Mustafa Ablak Ağabeyimiz İle Röportaj

1- Genç Adamlar’ın tanımasını ve takip etmesini istediğimiz isimlerden birisiniz. Bize kendinizden ve çalışmalarınızdan bahseder misiniz?

Ben Amasya Merzifonluyum. Çocukluğumuzda İstanbul’a gelmişiz. İlkokul, ortaokul ve lise eğitimimi İstanbul’da tamamladım. Daha sonra üniversite imtihanına girdik ve Nevşehir’de Erciyes Üniversitesi İktisadi İdari Bilimler Fakültesi Turizm İşletmeciliği ve Otelcilik Yüksekokulu’nda okumaya başladık. Üniversite Kayseri’deydi ama biz Nevşehir kampüsünde turizm üzerine 4 yıl bir eğitim geçirdik. Nevşehir’de Enderûn Eğitim Vakfı ile tanıştık. Şükürler olsun, bizim için hayatımıza yön veren bir dönüm noktası oldu.

Turizm Otelcilik okudum ve İngilizcemiz de iyiydi. Öğrencilik döneminde de yurtdışına çıkmıştım. Sonrasında İngilizce tercüman olarak yurtdışı ithalat ihracat bölümü ile ilgili bir şirkete girdik. Böylece film sektörüne karşı bir merak oluştu. Zaman içerisinde bir kısım ulusal kanallarda çalıştım. Bunlardan birkaçı Kanal 7, Deha Telif Hakları Ajansıdır. Ayrıca bazı firmalara danışmanlık yaptım.

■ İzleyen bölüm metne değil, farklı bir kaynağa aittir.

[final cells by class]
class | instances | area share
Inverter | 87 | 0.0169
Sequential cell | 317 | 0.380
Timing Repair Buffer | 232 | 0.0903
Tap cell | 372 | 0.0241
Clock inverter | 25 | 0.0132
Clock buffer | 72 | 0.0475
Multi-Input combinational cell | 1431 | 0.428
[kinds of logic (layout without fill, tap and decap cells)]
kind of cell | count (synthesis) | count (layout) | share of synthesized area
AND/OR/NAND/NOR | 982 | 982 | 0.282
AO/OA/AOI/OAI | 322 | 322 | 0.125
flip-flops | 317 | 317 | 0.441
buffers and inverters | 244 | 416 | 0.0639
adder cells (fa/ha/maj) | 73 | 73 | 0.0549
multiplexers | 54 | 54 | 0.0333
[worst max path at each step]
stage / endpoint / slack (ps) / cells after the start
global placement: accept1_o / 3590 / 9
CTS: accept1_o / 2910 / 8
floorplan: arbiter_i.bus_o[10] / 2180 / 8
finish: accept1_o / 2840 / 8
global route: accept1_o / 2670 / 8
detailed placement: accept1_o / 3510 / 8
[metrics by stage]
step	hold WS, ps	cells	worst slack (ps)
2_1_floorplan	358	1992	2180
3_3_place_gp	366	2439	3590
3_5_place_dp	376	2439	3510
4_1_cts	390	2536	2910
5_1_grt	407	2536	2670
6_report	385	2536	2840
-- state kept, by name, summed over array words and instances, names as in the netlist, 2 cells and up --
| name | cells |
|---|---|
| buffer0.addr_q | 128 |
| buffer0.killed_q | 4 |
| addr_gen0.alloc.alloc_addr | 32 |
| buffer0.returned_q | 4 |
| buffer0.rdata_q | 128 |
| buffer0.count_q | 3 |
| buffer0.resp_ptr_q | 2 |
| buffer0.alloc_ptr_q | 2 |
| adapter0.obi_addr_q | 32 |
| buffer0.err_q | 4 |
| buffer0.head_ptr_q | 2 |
`config.mk`:
```
export PLATFORM = sky130hd
export DESIGN_NAME = rv_backend
export DESIGN_NICKNAME = d
export VERILOG_FILES = /design/src/rv_pkg.sv /design/src/rv_backend.sv /design/src/commit_monitor.sv /design/src/regfile.sv /design/src/mem_wb.sv /design/src/mem_access.sv /design/src/ex_mem.sv /design/src/stall_ctrl.sv
export SDC_FILE = /design/constraint.sdc
export NUM_CORES = 2
export LEC_CHECK = 0
export BUFFER_PORTS_ARGS = -buffer_cell sky130_fd_sc_hd__buf_4
export CAP_MARGIN = 0
export CORE_ASPECT_RATIO = 0.9
export CORE_MARGIN = 4
export CORE_UTILIZATION = 65
export CTS_CLUSTER_SIZE = 20
export DETAILED_ROUTE_END_ITERATION = 6
export GPL_ROUTABILITY_DRIVEN = 0
export PLACE_DENSITY_LB_ADDON = 0.2
export SKIP_CTS_REPAIR_TIMING = 1
export SYNTH_ARGS = -nofsm -noshare
export SYNTH_HDL_FRONTEND = slang
export SYNTH_HIERARCHICAL = 1
export SYNTH_SLANG_ARGS = --single-unit
```
`constraint.sdc`:
```
create_clock -name clk -period 6.05 [get_ports clk]
set_clock_uncertainty 0.1 [all_clocks]
set_input_delay 0.605 -clock clk [delete_from_list [all_inputs] [get_ports clk]]
set_output_delay 0.605 -clock clk [all_outputs]
set_load 0.02 [all_outputs]
```
--- src/vdp_timing_pkg.sv ---
/*
 * Video mode constants and raster types for the 640x480 60 Hz mode.
 * Imported by the raster timing generator and by every block that
 * carries raster positions.
 */
package vdp_timing_pkg;

    // Horizontal, in pixel clocks. Blanking comes first on each line
    localparam int H_ACTIVE_WIDTH = 640;
    localparam int H_FRONTPORCH = 16;
    localparam int H_SYNC = 96;
    localparam int H_BACKPORCH = 48;

    localparam int H_OFFSCREEN_TOTAL = H_FRONTPORCH + H_SYNC + H_BACKPORCH;
    localparam int H_TOTAL = H_OFFSCREEN_TOTAL + H_ACTIVE_WIDTH;

    // Vertical, in lines. Active lines come first in each frame
    localparam int V_ACTIVE_HEIGHT = 480;
    localparam int V_FRONTPORCH = 11;
    localparam int V_SYNC = 2;
    localparam int V_BACKPORCH = 31;

    localparam int V_TOTAL = V_ACTIVE_HEIGHT + V_FRONTPORCH + V_SYNC + V_BACKPORCH;

    // Sync windows, start inclusive and end exclusive
    localparam int HSYNC_START = H_FRONTPORCH;
    localparam int HSYNC_END = H_FRONTPORCH + H_SYNC;

    localparam int VSYNC_START = V_ACTIVE_HEIGHT + V_FRONTPORCH;
    localparam int VSYNC_END = VSYNC_START + V_SYNC;

    // Horizontal position within a line
    typedef logic [11:0] raster_x_t;

    // Line number within a frame
    typedef logic [10:0] raster_y_t;

endpackage
===== src/frame_compose.sv =====
`timescale 1ns/1ps

module frame_compose (
	game_bus_if.view bus,
	input logic [2:0] digit,
	output car_game_pkg::row_t column
);

	car_game_pkg::frame_t play_frame;
	// Frame currently on the matrix
	car_game_pkg::frame_t shown;

	// Road with the car merged into the bottom row
	always_comb begin
		play_frame = bus.rows;
		play_frame[7] = bus.rows[7] | bus.car_row;
	end

	// Screen select by game state
	always_comb begin
		case (bus.state)
			car_game_pkg::playing: shown = play_frame;
			car_game_pkg::show_end: shown = car_game_pkg::END_SCREEN;
			default: shown = car_game_pkg::INIT_SCREEN;
		endcase
	end

	// ------------------------------------------------------------------
	// Transpose, one screen column per MAX7219 digit
	// ------------------------------------------------------------------
	// Top row lands in data bit 7
	always_comb begin
		for (int r = 0; r < 8; r++) begin
			column[7 - r] = shown[r][3'd7 - digit];
		end
	end

endmodule


===== src/max7219_driver.sv =====
`timescale 1ns/1ps

module max7219_driver (
	input logic clock_50,
	input logic arst_n,
	input car_game_pkg::row_t column,
	output logic [2:0] digit,
	output logic max7219_din,
	output logic max7219_ncs,
	output logic max7219_clk
);

	// Half period prescaler for the serial clock
	logic [car_game_pkg::SCLK_W-1:0] tick;
	logic tick_end;
	// Word slot, setup first then digits forever
	logic [3:0] slot;
	logic [3:0] digit_slot;
	// Half periods left in the current word
	logic [car_game_pkg::HALF_W-1:0] half;
	logic [15:0] shreg;
	car_game_pkg::max_word_u word;

	assign tick_end = (tick == car_game_pkg::SCLK_LAST);
	assign digit_slot = slot - car_game_pkg::SLOT_DIGIT0;
	assign digit = digit_slot[2:0];

	// ------------------------------------------------------------------
	// Word builder
	// ------------------------------------------------------------------
	always_comb begin
		word.raw = '0;
		case (slot)
			4'd0: begin
				// No BCD decode, raw segments
				word.field.addr = car_game_pkg::REG_DECODE;
				word.field.data = 8'h00;
			end
			4'd1: begin
				// All eight digits scanned
				word.field.addr = car_game_pkg::REG_SCAN_LIMIT;
				word.field.data = 8'h07;
			end
			4'd2: begin
				word.field.addr = car_game_pkg::REG_INTENSITY;
				word.field.data = {4'h0, car_game_pkg::INTENSITY};
			end
			4'd3: begin
				// Leave shutdown mode
				word.field.addr = car_game_pkg::REG_SHUTDOWN;
				word.field.data = 8'h01;
			end
			default: begin
				// Digit registers start at address 1
				word.field.addr = {5'd0, digit} + 8'd1;
				word.field.data = column;
			end
		endcase
	end

	// ------------------------------------------------------------------
	// Serial shifter
	// ------------------------------------------------------------------
	always_ff @(posedge clock_50 or negedge arst_n) begin
		if (!arst_n) begin
			tick <= '0;
			slot <= '0;
			half <= '0;
			shreg <= '0;
			max7219_ncs <= 1'b1;
			max7219_clk <= 1'b0;
		end else begin
			if (tick_end) begin
				tick <= '0;
			end else begin
				tick <= tick + 1'b1;
			end
			if (tick_end) begin
				if (max7219_ncs) begin
					// Gap over, select chip with MSB on din
					shreg <= word.raw;
					half <= car_game_pkg::HALF_START;
					max7219_ncs <= 1'b0;
				end else if (half == '0) begin
					// Rising ncs latches the word
					max7219_ncs <= 1'b1;
					if (slot == car_game_pkg::SLOT_LAST) begin
						slot <= car_game_pkg::SLOT_DIGIT0;
					end else begin
						slot <= slot + 1'b1;
					end
				end else begin
					half <= half - 1'b1;
					max7219_clk <= ~max7219_clk;
					// Next bit on the falling edge
					if (max7219_clk) begin
						shreg <= shreg << 1;
					end
				end
			end
		end
	end

	assign max7219_din = shreg[15];

endmodule


===== src/car_game_top.sv =====
`timescale 1ns/1ps

module car_game_top (
	input logic clock_50,
	input logic arst_n,
	input logic start_btn_n,
	input logic left_btn_n,
	input logic right_btn_n,
	output logic max7219_din,
	output logic max7219_ncs,
	output logic max7219_clk
);

	// Debounced active-high buttons
	logic start;
	logic left;
	logic right;
	// Digit index and column byte between driver and frame logic
	logic [2:0] digit;
	car_game_pkg::row_t column;

	game_bus_if bus ();

	// ------------------------------------------------------------------
	// Buttons
	// ------------------------------------------------------------------
	button_debounce start_debounce_i (
		.clock_50 (clock_50),
		.arst_n   (arst_n),
		.btn_n    (start_btn_n),
		.pressed  (start)
	);

	button_debounce left_debounce_i (
		.clock_50 (clock_50),
		.arst_n   (arst_n),
		.btn_n    (left_btn_n),
		.pressed  (left)
	);

	button_debounce right_debounce_i (
		.clock_50 (clock_50),
		.arst_n   (arst_n),
		.btn_n    (right_btn_n),
		.pressed  (right)
	);

	// ------------------------------------------------------------------
	// Game
	// ------------------------------------------------------------------
	game_sequencer game_sequencer_i (
		.clock_50 (clock_50),
		.arst_n   (arst_n),
		.start    (start),
		.bus      (bus.sequencer)
	);

	obstacle_scroller obstacle_scroller_i (
		.clock_50 (clock_50),
		.arst_n   (arst_n),
		.bus      (bus.scroller)
	);

	car_control car_control_i (
		.clock_50 (clock_50),
		.arst_n   (arst_n),
		.left     (left),
		.right    (right),
		.bus      (bus.car)
	);

	// ------------------------------------------------------------------
	// Display
	// ------------------------------------------------------------------
	frame_compose frame_compose_i (
		.bus    (bus.view),
		.digit  (digit),
		.column (column)
	);

	max7219_driver max7219_driver_i (
		.clock_50    (clock_50),
		.arst_n      (arst_n),
		.column      (column),
		.digit       (digit),
		.max7219_din (max7219_din),
		.max7219_ncs (max7219_ncs),
		.max7219_clk (max7219_clk)
	);

endmodule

Sonra teknik alanda merakımız oluştu buna binaen Kameramanlık, Fotoğrafçılık, Montaj ve Yönetmenlik üzerine kurslara gittim. Biraz teknik anlamda da kendimizi yetiştirmeye çalıştık. Belgesel çalışmalarımız oldu, Habil-Kabil dâhil pek çok çizgi film yapımına vesile olduk. Şükürler olsun. Bu alanda üretim devam ediyor -tabi yaş ilerledi biraz daha emekli modun da etkisiyle- hızımızı yavaşlattık ama tabi üretme konusunda yavaşlattık, çalışmalarımız durmadı. Şükürler olsun. Bir taraftan kitap çalışmaları yapıyoruz diğer taraftan üniversitede akademik anlamda bir çalışma yürütüyorum.

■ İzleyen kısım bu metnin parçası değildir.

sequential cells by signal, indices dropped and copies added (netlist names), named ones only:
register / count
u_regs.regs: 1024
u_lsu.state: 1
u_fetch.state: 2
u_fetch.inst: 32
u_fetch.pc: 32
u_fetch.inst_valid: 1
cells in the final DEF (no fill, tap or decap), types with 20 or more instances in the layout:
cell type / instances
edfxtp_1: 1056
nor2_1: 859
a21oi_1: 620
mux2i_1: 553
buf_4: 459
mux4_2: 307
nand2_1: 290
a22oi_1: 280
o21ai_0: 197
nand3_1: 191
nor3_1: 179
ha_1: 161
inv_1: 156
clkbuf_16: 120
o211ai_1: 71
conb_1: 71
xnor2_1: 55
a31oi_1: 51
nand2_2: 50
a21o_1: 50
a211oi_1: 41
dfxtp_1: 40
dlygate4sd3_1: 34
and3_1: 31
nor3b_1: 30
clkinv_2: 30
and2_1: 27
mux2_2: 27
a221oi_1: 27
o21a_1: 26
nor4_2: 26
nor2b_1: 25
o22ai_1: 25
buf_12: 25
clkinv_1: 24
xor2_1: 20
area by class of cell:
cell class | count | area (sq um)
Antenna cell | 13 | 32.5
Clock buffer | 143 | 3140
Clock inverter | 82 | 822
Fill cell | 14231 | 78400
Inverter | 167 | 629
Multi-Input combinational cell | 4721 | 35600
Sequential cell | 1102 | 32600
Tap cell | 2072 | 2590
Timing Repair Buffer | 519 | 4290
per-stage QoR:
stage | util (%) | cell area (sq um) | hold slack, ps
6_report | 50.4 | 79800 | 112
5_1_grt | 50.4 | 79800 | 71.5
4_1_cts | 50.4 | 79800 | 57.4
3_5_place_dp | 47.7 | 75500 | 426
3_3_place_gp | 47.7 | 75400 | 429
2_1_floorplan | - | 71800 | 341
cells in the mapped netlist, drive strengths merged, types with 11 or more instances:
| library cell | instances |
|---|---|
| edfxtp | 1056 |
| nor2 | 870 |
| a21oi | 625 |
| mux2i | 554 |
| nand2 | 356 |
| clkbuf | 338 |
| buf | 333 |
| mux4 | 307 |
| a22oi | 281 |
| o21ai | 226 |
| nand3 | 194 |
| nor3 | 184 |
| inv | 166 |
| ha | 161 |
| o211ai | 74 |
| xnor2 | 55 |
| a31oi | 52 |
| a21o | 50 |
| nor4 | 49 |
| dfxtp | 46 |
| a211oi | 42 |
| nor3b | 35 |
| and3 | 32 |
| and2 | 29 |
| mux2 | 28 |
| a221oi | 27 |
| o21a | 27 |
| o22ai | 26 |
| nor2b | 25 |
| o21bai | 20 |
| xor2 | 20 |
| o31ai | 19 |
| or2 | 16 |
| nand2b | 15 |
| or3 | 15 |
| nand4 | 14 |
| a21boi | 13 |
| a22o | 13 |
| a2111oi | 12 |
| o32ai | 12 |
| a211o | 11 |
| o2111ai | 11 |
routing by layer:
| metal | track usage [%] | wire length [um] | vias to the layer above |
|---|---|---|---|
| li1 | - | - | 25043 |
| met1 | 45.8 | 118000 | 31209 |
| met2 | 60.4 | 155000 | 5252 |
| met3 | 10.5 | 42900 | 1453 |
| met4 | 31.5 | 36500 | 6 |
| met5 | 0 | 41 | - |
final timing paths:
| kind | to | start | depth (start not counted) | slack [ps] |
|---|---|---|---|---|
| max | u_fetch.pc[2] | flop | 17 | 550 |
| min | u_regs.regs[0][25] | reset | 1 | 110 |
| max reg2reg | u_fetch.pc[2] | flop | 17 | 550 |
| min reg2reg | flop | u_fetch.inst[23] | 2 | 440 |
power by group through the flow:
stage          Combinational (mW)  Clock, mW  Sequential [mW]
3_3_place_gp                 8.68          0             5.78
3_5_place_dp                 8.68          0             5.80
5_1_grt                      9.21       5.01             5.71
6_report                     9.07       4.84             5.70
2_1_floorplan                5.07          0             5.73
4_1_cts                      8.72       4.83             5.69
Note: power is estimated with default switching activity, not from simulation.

2- Bildiğiniz üzere sosyal mecralarda ciddi bir İslami yayın sıkıntısı var. Demek istediğim paylaşım yapılmaması ya da içeriğin azlığı ile ilgili değil. Yapılan yayınların insanlara tesir etmemesi ve çekici gelmemesi ile ilgili. Bu sorunu nasıl aşabiliriz ?* Bir de Müslümanların sosyal medya hesaplarından kopyala yapıştır olarak sürekli İslami paylaşımlar yapması ne kadar doğru ve insanlar üzerinde ne kadar etkili?

Önemli olan propaganda gücüdür. Gayri İslami dünyanın hem ekonomik hem de teknik anlamda çok ciddi bir gücü var. Batı toplumu ne kadar insanlığını kaybetmiş olsa da kendi iç dinamiklerini oluşturmuş. Dolayısıyla teknolojik ve ekonomik anlamda ilerlemeleri belki de yüzyıl öncesine dayanıyor. Sosyal medya ağlarının kurucusu bu yabancı insanlar olduğu için bugün içerisinde bulunduğumuz durumu yadsımamak gerekiyor. Bu mecralara yoğun bir aktarım içerisindeler.

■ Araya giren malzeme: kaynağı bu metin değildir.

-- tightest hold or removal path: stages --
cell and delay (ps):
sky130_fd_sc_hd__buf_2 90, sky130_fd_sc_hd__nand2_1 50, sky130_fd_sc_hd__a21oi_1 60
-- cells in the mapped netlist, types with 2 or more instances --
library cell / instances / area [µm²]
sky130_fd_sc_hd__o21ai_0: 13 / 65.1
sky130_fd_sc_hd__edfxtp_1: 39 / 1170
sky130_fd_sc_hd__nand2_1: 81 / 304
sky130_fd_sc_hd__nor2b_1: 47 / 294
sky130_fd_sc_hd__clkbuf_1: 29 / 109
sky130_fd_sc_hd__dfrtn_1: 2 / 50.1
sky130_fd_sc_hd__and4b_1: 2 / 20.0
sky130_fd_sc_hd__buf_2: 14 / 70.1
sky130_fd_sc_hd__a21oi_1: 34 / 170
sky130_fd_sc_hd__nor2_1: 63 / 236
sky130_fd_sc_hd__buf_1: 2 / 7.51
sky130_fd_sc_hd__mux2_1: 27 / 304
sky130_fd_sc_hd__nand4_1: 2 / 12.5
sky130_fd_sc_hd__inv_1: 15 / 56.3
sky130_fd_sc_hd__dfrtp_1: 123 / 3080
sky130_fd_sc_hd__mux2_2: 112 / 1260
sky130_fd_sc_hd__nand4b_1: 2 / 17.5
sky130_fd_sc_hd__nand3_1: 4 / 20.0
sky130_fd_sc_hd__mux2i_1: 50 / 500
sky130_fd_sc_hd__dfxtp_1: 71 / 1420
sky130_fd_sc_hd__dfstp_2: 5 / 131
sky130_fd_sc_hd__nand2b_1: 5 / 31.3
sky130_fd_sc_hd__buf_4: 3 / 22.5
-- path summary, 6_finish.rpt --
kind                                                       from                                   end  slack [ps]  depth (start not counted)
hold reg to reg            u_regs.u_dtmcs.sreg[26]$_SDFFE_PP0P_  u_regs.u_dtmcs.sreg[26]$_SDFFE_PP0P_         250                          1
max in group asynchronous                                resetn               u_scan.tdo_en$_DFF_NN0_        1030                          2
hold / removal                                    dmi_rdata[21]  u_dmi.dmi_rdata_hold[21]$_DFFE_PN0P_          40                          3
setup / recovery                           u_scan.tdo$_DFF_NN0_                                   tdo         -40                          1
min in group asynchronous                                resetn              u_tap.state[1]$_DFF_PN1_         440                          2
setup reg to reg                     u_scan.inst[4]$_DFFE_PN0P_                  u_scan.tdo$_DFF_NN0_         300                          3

İslâm dünyasında ise sosyal medyanın etkili kullanımı çok yaygın değil. Bu durumun altında birkaç tane asıl sorun yatıyor. Bunlardan bir tanesi “batı dünyasının güçlü olması” ki ister istemez onları sosyal medyada da güçlü hale getiriyor. Bir başka sosyal sorun ise “Müslümanlar tarafından İslami ürünlerin çok fazla takip edilmemesi” bence büyük bir sorundur. Çünkü İslam dünyasında -şükürler olsun- özellikle Türkiye’miz için hükümetin milli-manevi değerlerimize ciddi destekleri var ama bir taraftan da İslam dünyasında global dünyanın getirdiği bir kapitalistleşme ve böyle biraz daha eğlenceye dalma psikolojisi… İslami eğitim kollarına girmeyecek videoların sosyal medyada tercih edilmemesi sonucunu ortaya çıkarıyor. İslam dünyası böyle biraz daha eğlence olsun kaba tabirle sokak gırgır şamata olsun muhabbetleri daha fazla dolaşıyor. Bu biraz daha İslam dünyasının kendi içerisin de çözmesi gereken daha doğrusu İslam dünyası derken Müslümanların kendi içerisinde çözmesi gereken ciddi bir sorun.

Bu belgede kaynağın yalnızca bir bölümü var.